Scientists have introduced an innovative technique to monitor small mammals by analyzing their footprints. This method was successfully applied to two closely related species of sengi, achieving an impressive accuracy rate of up to 96 percent, marking a significant advancement in conservation efforts.
Dr. Zoë Jewell from Duke University's Nicholas School of the Environment, who co-authored the study published in Frontiers in Ecology and Evolution, shared, "Our study was driven by two main goals: to establish a more ethical and scientifically sound way to observe even the smallest species, and to create a reliable metric for assessing ecosystem health that can be used regularly--essentially a new heartbeat for our planet."
The Importance of Small Mammals
Despite their diminutive size, small mammals are crucial to ecosystem functionality and are quick to respond to environmental changes. Their population fluctuations can serve as early indicators of ecological disturbances. However, accurately monitoring these creatures is challenging due to many being classified as cryptic species, which are often indistinguishable to the naked eye.
This difficulty is exemplified by the two species used in the footprint study: Eastern Rock sengis and Bushveld sengis. Although they appear nearly the same, they inhabit different environments and confront varying ecological threats.
"Distinguishing cryptic species typically requires DNA analysis, which can be invasive, time-consuming, and costly," Jewell explained. "Understanding the differences is vital, as despite their similar appearances, these species face unique environmental challenges and fulfill distinct ecological roles.
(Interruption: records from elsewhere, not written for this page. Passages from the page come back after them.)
**config.mk**
```make
export PLATFORM = sky130hd
export DESIGN_NAME = mmio_uart_tx
export DESIGN_NICKNAME = d
export VERILOG_FILES = /design/src/rtl/mmio_uart_tx.sv
export SDC_FILE = /design/constraint.sdc
export NUM_CORES = 1
export LEC_CHECK = 0
export BUFFER_PORTS_ARGS = -buffer_cell sky130_fd_sc_hd__buf_4
export CORE_MARGIN = 2
export CORE_UTILIZATION = 40
export CTS_CLUSTER_DIAMETER = 50
export DETAILED_ROUTE_END_ITERATION = 8
export GPL_ROUTABILITY_DRIVEN = 1
export PLACE_DENSITY = 0.66
export SYNTH_ARGS = -nofsm -noshare
export SYNTH_HDL_FRONTEND = slang
export SYNTH_SLANG_ARGS = --single-unit
```
**constraint.sdc**
```tcl
create_clock -name clk -period 2.6 [get_ports clk]
set_clock_uncertainty 0.1 [all_clocks]
set_input_delay 0.26 -clock clk [delete_from_list [all_inputs] [get_ports clk]]
set_output_delay 0.26 -clock clk [all_outputs]
set_load 0.01 [all_outputs]
```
For instance, one species thrives in rocky areas while the other prefers sandy habitats, each serving as an independent environmental indicator."
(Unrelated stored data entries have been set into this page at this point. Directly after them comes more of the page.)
## src/rtl/sync_fifo_buffer.sv

```systemverilog
// Single-clock FIFO with a registered read port, occupancy count, threshold flags
// and sticky overflow/underflow error flags.
module sync_fifo_buffer #(
    parameter int w_address = 4,
    parameter int w_data    = 8,
    parameter int L_fifo    = 16,
    parameter int AF_LEVEL  = 12,
    parameter int AE_LEVEL  = 4
) (
    input  logic                 clk,
    input  logic                 rst,
    input  logic                 wr_en,
    input  logic [w_data-1:0]    WRITE_DATA,
    input  logic                 rd_en,
    input  logic                 clr_err,
    output logic [w_data-1:0]    READ_DATA,
    output logic                 rd_valid,
    output logic                 full,
    output logic                 empty,
    output logic                 almost_full,
    output logic                 almost_empty,
    output logic [w_address:0]   count,
    output logic                 overflow,
    output logic                 underflow
);

    localparam logic [w_address:0] DEPTH    = (w_address+1)'(L_fifo);
    localparam logic [w_address:0] AF_LIMIT = (w_address+1)'(AF_LEVEL);
    localparam logic [w_address:0] AE_LIMIT = (w_address+1)'(AE_LEVEL);
    localparam logic [w_address:0] ONE      = (w_address+1)'(1);

    logic [w_data-1:0]  mem [L_fifo];
    logic [w_address:0] write_pointer;
    logic [w_address:0] read_pointer;
    logic [w_address:0] count_q;
    logic               wr_ok;
    logic               rd_ok;

    // Status comes only from the count register, so no enable-to-flag path exists.
    assign full         = (count_q == DEPTH);
    assign empty        = (count_q == '0);
    assign almost_full  = (count_q >= AF_LIMIT);
    assign almost_empty = (count_q <= AE_LIMIT);
    assign count        = count_q;

    assign wr_ok = wr_en && !full;
    assign rd_ok = rd_en && !empty;

    // Storage is deliberately left out of reset.
    always_ff @(posedge clk) begin
        if (!rst && wr_ok) begin
            mem[write_pointer[w_address-1:0]] <= WRITE_DATA;
        end
    end

    always_ff @(posedge clk) begin
        if (rst) begin
            write_pointer <= '0;
            read_pointer  <= '0;
            count_q       <= '0;
            READ_DATA     <= '0;
            rd_valid      <= 1'b0;
            overflow      <= 1'b0;
            underflow     <= 1'b0;
        end else begin
            if (wr_ok) begin
                write_pointer <= write_pointer + ONE;
            end

            if (rd_ok) begin
                READ_DATA    <= mem[read_pointer[w_address-1:0]];
                read_pointer <= read_pointer + ONE;
                rd_valid     <= 1'b1;
            end else begin
                rd_valid     <= 1'b0;
            end

            case ({wr_ok, rd_ok})
                2'b10:   count_q <= count_q + ONE;
                2'b01:   count_q <= count_q - ONE;
                default: count_q <= count_q;
            endcase

            // A new error in the same cycle as clr_err keeps the flag set.
            if (wr_en && full) begin
                overflow <= 1'b1;
            end else if (clr_err) begin
                overflow <= 1'b0;
            end

            if (rd_en && empty) begin
                underflow <= 1'b1;
            end else if (clr_err) begin
                underflow <= 1'b0;
            end
        end
    end

endmodule

```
Decoding Footprints for Species Identification
While the two sengi species may look alike, their footprints reveal unique characteristics. Subtle variations in foot structure create distinct track patterns. The research team concentrated on identifying these differences, training a computer model to classify the footprints accurately.
By approaching footprint identification as a digital tracking challenge, the researchers aimed to replace traditional invasive monitoring methods with a quicker and more efficient solution.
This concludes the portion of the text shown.